* WORK TO BE COMPLETED *
Lines with "whose" in the entries below: count them and reply with the number alone.

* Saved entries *
`src/rtl/seg8_scan_ctrl.sv`:
```
// Eight-digit seven-segment scan controller: cycles through the digits at a fixed rate and
// emits one {seg, sel} word per digit with a single-cycle load strobe for the hc595 driver.
module seg8_scan_ctrl #(
    parameter int SCAN_DIV = 50000
) (
    input  logic        clk,
    input  logic        reset,
    input  logic [31:0] disp_data,
    input  logic [7:0]  dp,
    input  logic [7:0]  disp_en,
    input  logic        lz_blank,
    input  logic        update,
    output logic [15:0] data,
    output logic        s_en,
    output logic [2:0]  digit_idx
);

    localparam int CW = (SCAN_DIV > 1) ? $clog2(SCAN_DIV) : 1;
    localparam logic [CW-1:0] CNT_LAST = CW'(SCAN_DIV - 1);
    localparam logic [15:0]   BLANK_WORD = 16'hFF00;

    logic [CW-1:0] cnt;
    logic          tick;

    logic [31:0] sh_data;
    logic [7:0]  sh_dp;
    logic [7:0]  sh_en;
    logic        sh_lz;

    logic [2:0]  next_idx;
    logic [4:0]  nib_pos;
    logic [3:0]  nib;
    logic        lead_zero;
    logic        blank;
    logic [7:0]  seg;
    logic [15:0] next_word;

    // Active-low {dp,g,f,e,d,c,b,a} pattern for one hex nibble, decimal point off.
    function automatic logic [7:0] hex_seg(input logic [3:0] n);
        case (n)
            4'h0: hex_seg = 8'hC0;
            4'h1: hex_seg = 8'hF9;
            4'h2: hex_seg = 8'hA4;
            4'h3: hex_seg = 8'hB0;
            4'h4: hex_seg = 8'h99;
            4'h5: hex_seg = 8'h92;
            4'h6: hex_seg = 8'h82;
            4'h7: hex_seg = 8'hF8;
            4'h8: hex_seg = 8'h80;
            4'h9: hex_seg = 8'h90;
            4'hA: hex_seg = 8'h88;
            4'hB: hex_seg = 8'h83;
            4'hC: hex_seg = 8'hC6;
            4'hD: hex_seg = 8'hA1;
            4'hE: hex_seg = 8'h86;
            default: hex_seg = 8'h8E;
        endcase
    endfunction

    assign tick = (cnt == CNT_LAST);

    always_ff @(posedge clk or posedge reset) begin
        if (reset) begin
            cnt <= '0;
        end else if (tick) begin
            cnt <= '0;
        end else begin
            cnt <= cnt + 1'b1;
        end
    end

    always_ff @(posedge clk or posedge reset) begin
        if (reset) begin
            sh_data <= '0;
            sh_dp   <= '0;
            sh_en   <= '0;
            sh_lz   <= 1'b0;
        end else if (update) begin
            sh_data <= disp_data;
            sh_dp   <= dp;
            sh_en   <= disp_en;
            sh_lz   <= lz_blank;
        end
    end

    // Encode the digit that the next tick will select; a digit is a leading zero when it and
    // every more significant nibble are zero.
    always_comb begin
        next_idx  = digit_idx + 3'd1;
        nib_pos   = {next_idx, 2'b00};
        nib       = sh_data[nib_pos +: 4];
        lead_zero = ((sh_data >> nib_pos) == 32'd0);
        blank     = !sh_en[next_idx] || (sh_lz && (next_idx != 3'd0) && lead_zero);
        seg       = hex_seg(nib) & ~{sh_dp[next_idx], 7'b0};
        next_word = blank ? BLANK_WORD : {seg, 8'b1 << next_idx};
    end

    // NOTE: non-blocking updates mean a tick coinciding with update still encodes from the
    // old shadow values, because the shadows only change at the end of that same edge.
    always_ff @(posedge clk or posedge reset) begin
        if (reset) begin
            digit_idx <= 3'd7;
            data      <= BLANK_WORD;
            s_en      <= 1'b0;
        end else begin
            s_en <= tick;
            if (tick) begin
                digit_idx <= next_idx;
                data      <= next_word;
            end
        end
    end

endmodule

```
`config.mk`:
```
export PLATFORM = sky130hd
export DESIGN_NAME = seg8_scan_ctrl
export DESIGN_NICKNAME = d
export VERILOG_FILES = /design/src/rtl/seg8_scan_ctrl.sv
export SDC_FILE = /design/constraint.sdc
export NUM_CORES = 1
export LEC_CHECK = 0
export BUFFER_PORTS_ARGS = -buffer_cell sky130_fd_sc_hd__buf_2
export CAP_MARGIN = 20
export CORE_MARGIN = 2
export CORE_UTILIZATION = 52
export CTS_CLUSTER_SIZE = 12
export DETAILED_ROUTE_END_ITERATION = 10
export HOLD_SLACK_MARGIN = 0.02
export PLACE_DENSITY = 0.74
export SLEW_MARGIN = 25
export SYNTH_ARGS = -nofsm -noshare
export SYNTH_HDL_FRONTEND = slang
export SYNTH_SLANG_ARGS = --single-unit
```
`constraint.sdc`:
```
create_clock -name clk -period 4.2 [get_ports clk]
set_input_delay 0.21 -clock clk [delete_from_list [all_inputs] [get_ports clk]]
set_output_delay 0.21 -clock clk [all_outputs]
set_load 0.005 [all_outputs]
```
# After elaboration in Yosys (flattened, before gate mapping)
# Memory sizes are Yosys's and may differ from the RTL's.
# Index checks and enable logic that the tools add are counted.
totals:
  elab_cells: 30
  ff_bits: 85
  inputBits: 52
  romBits: 112
  n_memories: 1
classes:
  n_addsub: 2
  n_reduce_logical: 6
  mux: 6
  n_bitwise: 2
  order_cmp: 1
  n_eq_ne: 1
  n_shift: 3
memory_table:
  columns: ["memory", "words", "word_bits", "read_ports", "rd_clocked_by_memory_dff", "write_ports", "line_no", "rtl"]
  rows:
  - ["(no name shown)", 16, 7, 1, 0, 0, "40", "case (n)"]
op_table:
  columns: ["operator", "n"]
  rows:
  - ["32-bit zero test", 1]
  - ["16-bit two-way mux", 2]
  - ["32-bit by 6-bit variable part select with 4-bit output", 1]
  - ["32-bit by 5-bit right shift with 32-bit output", 1]
  - ["16-bit by 1-bit adder with 16-bit output (second input constant)", 1]
  - ["16-bit equality test (second input constant)", 1]
  - ["8-bit bitwise AND", 1]
  - ["8-bit inverter", 1]
  - ["1-bit by 3-bit left shift with 8-bit output (first input constant)", 1]
  - ["1-bit binary-select mux with 3-bit select", 2]
  - ["3-bit by 4-bit less-than comparator with 1-bit output (second input constant)", 1]
  - ["3-bit by 1-bit adder with 3-bit output (second input constant)", 1]
  - ["3-bit nonzero test", 1]
  - ["1-bit logical AND", 2]
  - ["1-bit two-way mux", 2]
  - ["1-bit zero test", 1]
  - ["1-bit logical OR", 1]

# Logic depth before layout (Yosys ltp)
# Gate-level depths: netlist of run 1.
depth:
  depth_word: 6
  ltp_mapped: 16

# Least setup slack after synthesis of run 1
# No wires, ideal clock.
synth_path:
  kind: "register to register"
  from: "reg digit_idx[0]"
  to: "reg data[8]"
  required_time_ns: 4.138
  t_arrival_ns: 3.742
  slack_ns: 0.397
  stages_incl_launch_ff: 17
  cell_sequence: "dfstp_2 > buf_6 > buf_4 > inv_2 > ha_1 > buf_2 > buf_1 > mux4_2 > nand2_1 > and2_1 > ha_1 > nand3_1 > a311o_1 > nor4_4 > a2bb2oi_2 > buf_6 > o32a_1"
synth_between:
  elab_chain_len: 6
  elab_cells_between_ends: 14
  cone_classes: "add/sub: 1; shift: 2; mux: 3; bitwise: 1; reduce/logical: 6; memory: 1"
synth_rtl:
  columns: ["element", "line_no", "rtl"]
  rows:
  - ["from (decl)", "15", "output logic [2:0] digit_idx"]
  - ["from (signal assigned)", "108", "digit_idx <= next_idx;"]
  - ["3-bit by 1-bit adder with 3-bit output *", "89", "next_idx = digit_idx + 3'd1;"]
  - ["via next_idx[0]", "30", "logic [2:0] next_idx;"]
  - ["parallel branches: the longest is 4 deep, another holds memory 16 x 7 bit", null, null]
  - ["16-bit two-way mux *", "95", "next_word = blank ? BLANK_WORD : {seg, 8'b1 << next_idx};"]
  - ["to (signal assigned)", "109", "data <= next_word;"]
  - ["to (decl)", "13", "output logic [15:0] data,"]
# Mark *: on every way through the listed nets, which the timed path passes. The select of a mux whose other input is x is not followed.
# A chain may end at the register's enable or synchronous reset.

# Final worst setup path of run 1
layout_path:
  from: "reg digit_idx[0]"
  to: "reg data[3]"
layout_between:
  elab_chain_len: 6
  elab_cells_between_ends: 12
  cone_classes: "add/sub: 1; shift: 2; mux: 3; reduce/logical: 6"
layout_rtl:
  columns: ["element", "line_no", "rtl"]
  rows:
  - ["3-bit by 1-bit adder with 3-bit output *", "89", null]
  - ["via next_idx[0]", "30", null]
  - ["32-bit by 5-bit right shift with 32-bit output, or another cell as far along", "92", "lead_zero = ((sh_data >> nib_pos) == 32'd0);"]
  - ["32-bit zero test, or another cell as far along", "92", null]
  - ["1-bit logical AND or 1-bit zero test (tied branches)", "93", "blank = !sh_en[next_idx] || (sh_lz && (next_idx != 3'd0) && lead_zero);"]
  - ["1-bit logical OR", "93", null]
  - ["16-bit two-way mux *", "95", null]
# The timed path passes the listed nets; every way through them passes the cells marked *. The select of a mux whose other input is x is not followed.

==> flow_metrics.tcl, run 1 <==
set metrics [dict create \
    worst-r2r-cell-count 11 \
    yosysTopAreaCellShare_pct 42.2 \
    crit_top_cell "ha_1" \
    cts.sinks 85 \
    leakagePower_nw 2.23 \
    worstPathRequired_ns 4.41 \
    clk_pin_slew_ns 0.09 \
    cts_tree "yes" \
    r2r-end "data[3]" \
    grt_overflow_total 0 \
    clock_skew_ns 0.00943 \
    worstMarginPinSlew_ns 0.611 \
    drt_wl_total_mm 9.13 \
    crit_chain "inv_2, ha_1, mux4_2, nand2_1, and2_1, ha_1, nand3_1, a311o_1, nor4_4, a2bb2oi_2, o21ai_0" \
    relSlewSlack_pct 59.3 \
    hpwl_mm 6.84 \
    clock_path_buffers 2 \
    dpl_cell_area_sq_mm 0.00480 \
    syn-cell-area_sq_mm 0.00439 \
    worstReg2RegStart "digit_idx[0]" \
    rsz0062_at_grt "no" \
    final_area_sq_mm 0.00500 \
    num_vias 3148 \
    timing.final.crit_share_pct 89.1 \
    drtIter0Drc 150 \
    first_global_vias 3133 \
    wire_per_inst_microns 16.7 \
    rows 33 \
    finalSetupViolCount 0 \
    ys_ff_latch 85 \
    ys_types 53 \
    dpl.cell_count 529 \
    hp-class "in -> reg" \
    cp-start-kind "flip-flop" \
    totalPowerFinal_mw 1.65 \
    core-area_sq_mm 0.00822 \
    ios 72 \
    dr.pass1.iters 4 \
    area_growth_pct 14.0 \
    vdd_ir_drop_max_v 0.000241 \
    cts_root_buf "clkbuf_8" \
    nets 500 \
    critical-path-max-stage-delay_ns 0.57 \
    crit_type "reg -> reg" \
    antenna_cells 0 \
    drtAntennaViolNets 0 \
    yosysWarnings 0 \
    drive_above_1_share_pct 38.3 \
    ctsHtreeMaxLevel 3 \
    fin_hold_ws_ns 0.0844 \
    seq_area_frac_synth_pct 48.8 \
    drv_cap 0 \
    fmax_mhz 267 \
    die_area_sq_mm 0.00919 \
    syn_inst 365 \
    die_height_microns 95.8 \
    startpoint "digit_idx[0]" \
    cp_max_fo 12 \
    insertion_delay_ns 0.35 \
    grt_pass1_wl_mm 15.3 \
    critPathSlowestCell "dfstp_2" \
    die-width_microns 95.8 \
    final_cells 546 \
    drc 0 \
    end_kind "flip-flop" \
    avgViaCountPerCell 5.77 \
    antenna_found_initial 0 \
    slew_viol_final 0 \
    ys_top_cells_by_area "dfrtp_1, mux2_2, dfstp_2" \
    status "finished clean" \
    finalCoreUtilization_pct 60.9 \
    ff2ff_setup_slack_ns 0.46 \
    synth_flop_cell "dfrtp_1" \
    cellPowerDensity_mw_per_mm2 330 \
    fin_crit_ns 3.74 \
    cts_buffers 9 \
    place_ws_ns 0.495 \
    place_congestion 0.906 \
    grt_max_degree 52 \
    syn_area_per_cell_sq_um 12.0 \
    synth_enable_flop_cells 0 \
    synth_top_cell_by_area "dfrtp_1" \
    async_flop_share_pct 100 \
    synth_nets 429 \
    grtUsageTotal_pct 21.8 \
    setup_tns_ns 0 \
    hold_violations 0 \
    critical_path_arrival_ns 3.95 \
    finalWorstSetupSlack_ns 0.458 \
    post-cts-setup-buffer-count 0 \
    critPathCapture "data[3]" \
    initial_utilization_pct 53.4 \
    numPortBuffers 71 \
]
==> power breakdown <==
part           switching [mW]  leakage [nW]  internal, mW
Sequential             0.0426          1.02         0.866
Clock                   0.291        0.0934         0.251
Combinational          0.0962          1.11         0.104
Total                   0.430          2.23          1.22
==> placed cells by master (no fill, tap or decap), types with 6 or more instances in the layout <==
cell       n
dfrtp_1   74
buf_2     70
mux2_2    50
nand2_1   29
nor2_1    21
o21ai_0   14
mux2i_1   12
ha_1      12
nand3_1   11
clkbuf_8  11
dfstp_2   11
nor3_1     9
mux4_2     9
xnor2_1    9
xor2_1     6
a21oi_1    6
nand4_1    6
a22o_1     6
inv_1      6
buf_4      6
==> area by class of cell <==
cell class                 instances  area (sq um)
timing repair buffer              77           405
clock buffer                      12           155
tap                              105           131
clock inverter                     4          30.0
fill                             683          3220
sequential                        85          2140
multi-input combinational        253          2100
inverter                          10          38.8
==> how the worst min path moves through the flow <==
stage	from	depth (start not counted)	slack [ns]	endpoint
2_1_floorplan	disp_data[0]	1	0.36	sh_data[0]
3_3_place_gp	reset	2	0.28	sh_en[5]
3_5_place_dp	reset	2	0.29	sh_en[5]
4_1_cts	disp_en[5]	2	0.07	sh_en[5]
5_1_grt	disp_data[28]	2	0.07	sh_data[28]
6_report	disp_en[5]	2	0.08	sh_en[5]
==> cells by family (layout without fill, tap and decap cells) <==
family | count (synthesis) | after routing | share of synthesized area [%]
AOI/OAI and AO/OA | 53 | 53 | 8.84
DFF | 85 | 85 | 48.8
and+or+nand+nor | 101 | 101 | 11.8
muxes | 72 | 72 | 20.8
buffers and inverters | 27 | 103 | 3.34
adders and majority gates | 12 | 12 | 3.42
xor gates and xnor gates | 15 | 15 | 2.99
==> repair_timing <==
| action | 4_1_cts | 5_1_grt |
|---|---|---|
| resized for setup | 0 | 0 |
| hold buffers | 1 | 0 |
| hold endpoints to repair | 26 | 0 |
==> critical path: cells and delay by family (launching register included) <==
kind            cells  cell delay, ns
compound gates      3            0.97
fa+ha+maj           2            0.81
simple gates        4            0.59
buf+inv             1            0.11
mux                 1            0.55
flops               1            0.57
==> metal layers <==
layer  vias up  wire (microns)  global-route usage (%)
met5         -               0                       0
met4         0             161                    6.79
met3        19             450                    5.09
met2        97            4400                    35.0
met1      1563            4120                    29.7
li1       1469               -                       -
==> cells in the mapped netlist, types with 3 or more instances <==
cell and instances:
nand2_1 29, nand4_1 6, a22o_1 6, nor2b_1 5, dfstp_2 11, o211ai_1 4, nor2_1 21, nand3_1 11
mux2_2 50, mux4_2 9, buf_6 5, and3_1 4, o22a_1 5, buf_2 3, a21oi_1 6, xnor2_1 9
o21ai_0 14, o32a_1 4, nor3_1 9, inv_1 7, ha_1 12, xor2_1 6, clkbuf_1 3, buf_1 5
dfrtp_1 74, mux2i_1 12
==> flip-flops by register name (all words and copies together) (netlist names) <==
register / cells
cnt: 16
data: 16
digit_idx: 3
s_en: 1
sh_data: 32
sh_dp: 8
sh_en: 8
sh_lz: 1
(Power assumes the default switching activity.)
==> run 2: changes to the inputs <==
CORE_ASPECT_RATIO = 0.6   (was not set)
==> flow_metrics.tcl, run 2 (synthesis results as in run 1) <==
set metrics [dict create \
    status "finished clean" \
    hold_violations 0 \
    regArea_sq_mm 0.00214 \
    finalWorstSetupSlack_ns 0.416 \
    drt_wl_total_mm 9.90 \
    die-width_microns 123 \
    largest_register_ffs 32 \
    worstMarginPinSlew_ns 1.02 \
    grt_overflow_total 0 \
    p_sw_mw 0.477 \
    seq_power_share_pct 46.1 \
    critical_path_arrival_ns 3.98 \
    fin_crit_ns 3.78 \
    insertion_delay_ns 0.35 \
    relSlewSlack_pct 31.7 \
    ctsHtreeMaxLevel 3 \
    crit_type "reg -> reg" \
    layout_common_cells "dfrtp_1, buf_2, mux2_2" \
    timing.final.crit_share_pct 90.1 \
    cts_buffers 9 \
    leakagePower_nw 2.29 \
    multi_input_comb_area_sq_mm 0.00211 \
    power_frac_clock_pct 43.5 \
    clk_pin_slew_ns 0.07 \
    place_ws_ns 0.346 \
    drive_above_1_share_pct 38.2 \
    setup_tns_ns 0 \
    cp_max_fo 12 \
    slew_viol_final 0 \
    die_area_sq_mm 0.00921 \
    end_kind "flip-flop" \
    clock_skew_ns 0.0106 \
    dpl.cell_count 531 \
    cts_tree "yes" \
    antenna_found_initial 0 \
    core-area_sq_mm 0.00804 \
    fmax_mhz 264 \
    area_growth_pct 17.3 \
    fin_hold_ws_ns 0.0914 \
    antenna_cells 0 \
    fill_cells 632 \
    final_cells 548 \
    rsz0062_at_grt "no" \
    drtIter0Drc 306 \
    largest_register "sh_data" \
    place_congestion 0.980 \
    pwr-share-comb_pct 10.3 \
    die_height_microns 75.1 \
    p_sw_share_pct 24.1 \
    grt_max_degree 50 \
    drv_cap 0 \
    cellPowerDensity_mw_per_mm2 384 \
    cts.sinks 85 \
    p_int_mw 1.50 \
    dr.pass1.iters 4 \
    nets 499 \
    finalSetupViolCount 0 \
    hp-class "in -> reg" \
    clock_path_buffers 2 \
    rows 25 \
    drc 0 \
    layout_commonest_cell "dfrtp_1" \
    cts_root_buf "clkbuf_16" \
    grt_pass1_wl_mm 16.0 \
    wire_per_inst_microns 18.1 \
    ios 72 \
    numPortBuffers 71 \
    drtAntennaViolNets 0 \
    avgViaCountPerCell 5.73 \
    cp-start-kind "flip-flop" \
    hpwl_mm 7.37 \
    initial_utilization_pct 54.6 \
    vdd_ir_drop_max_v 0.000203 \
    grtUsageTotal_pct 23.6 \
    reg_top3 "sh_data: 32 flops, cnt: 16 flops, data: 16 flops" \
    first_global_vias 3005 \
    worstPathRequired_ns 4.40 \
    num_vias 3141 \
]
-- run 2: changes by cell type in the layout (fill, tap and decap cells not counted), sizes merged --
cell	change
inv	+1
buf	-1
clkinv	-1
bufinv	+2
clkbuf	-2
-- run 2: per-stage QoR --
stage	cell area [sq um]	power (mW)	utilization, %
floorplan	4390	1.05	-
global placement	4800	1.12	59.7
detailed placement	4800	1.13	59.7
CTS	5130	1.99	63.8
global route	5150	2.06	64.0
finish	5150	1.98	64.0
-- run 2: worst paths after layout --
| kind | start | slack [ns] | end | cells past startpoint |
|---|---|---|---|---|
| setup / recovery | digit_idx[0] | 0.42 | data[0] | 12 |
| hold / removal | disp_en[5] | 0.09 | sh_en[5] | 2 |
| setup reg to reg | digit_idx[0] | 0.42 | data[0] | 12 |
| hold reg to reg | data[1] | 0.48 | data[1] | 2 |
| max in group asynchronous | reset | 2.69 | data[15] | 4 |
| min in group asynchronous | reset | 0.50 | sh_data[30] | 3 |
-- run 2: critical path: stages (launching register included) --
cell	delay (ns)
dfstp_2	0.69
inv_2	0.18
ha_1	0.46
buf_4	0.25
mux4_2	0.34
nand2_1	0.09
and2_1	0.23
ha_1	0.23
nand3_1	0.10
a311o_1	0.31
nor4_4	0.22
a2bb2oi_4	0.35
o21ai_0	0.18
-- run 2: power by group through the flow --
stage	sequential, mW	clock [mW]	combinational, mW
finish	0.912	0.860	0.204
global placement	0.924	0	0.197
detailed placement	0.925	0	0.203
global route	0.917	0.915	0.226
CTS	0.910	0.878	0.205
floorplan	0.906	0	0.149
-- run 2: metal layers --
layer  global-route usage, %  wire length, microns  part of all wire, %  vias up
met5                       0                     0                    0        -
met4                    6.39                   102                  1.0        0
met3                    7.27                   813                  8.2       11
met2                    33.2                  3980                   40      115
met1                    35.3                  5010                   51     1535
li1                        -                     -                    -     1480
-- run 2: final cells by class --
cell class	instances	area share [%]
clock inverter	6	1.82
tap	108	2.63
multi-input combinational	253	41.0
clock buffer	10	4.45
timing repair buffer	76	7.73
inverter	10	0.754
sequential	85	41.6
-- run 2: what timing repair did --
| item | in CTS | in global routing |
|---|---|---|
| endpoints found under the hold margin | 41 | 0 |
| gates resized for setup | 0 | 1 |
| hold buffers | 1 | 0 |
| endpoints found under the setup margin | 0 | 3 |
| setup buffers | 0 | 0 |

* ANSWER SPACE *
2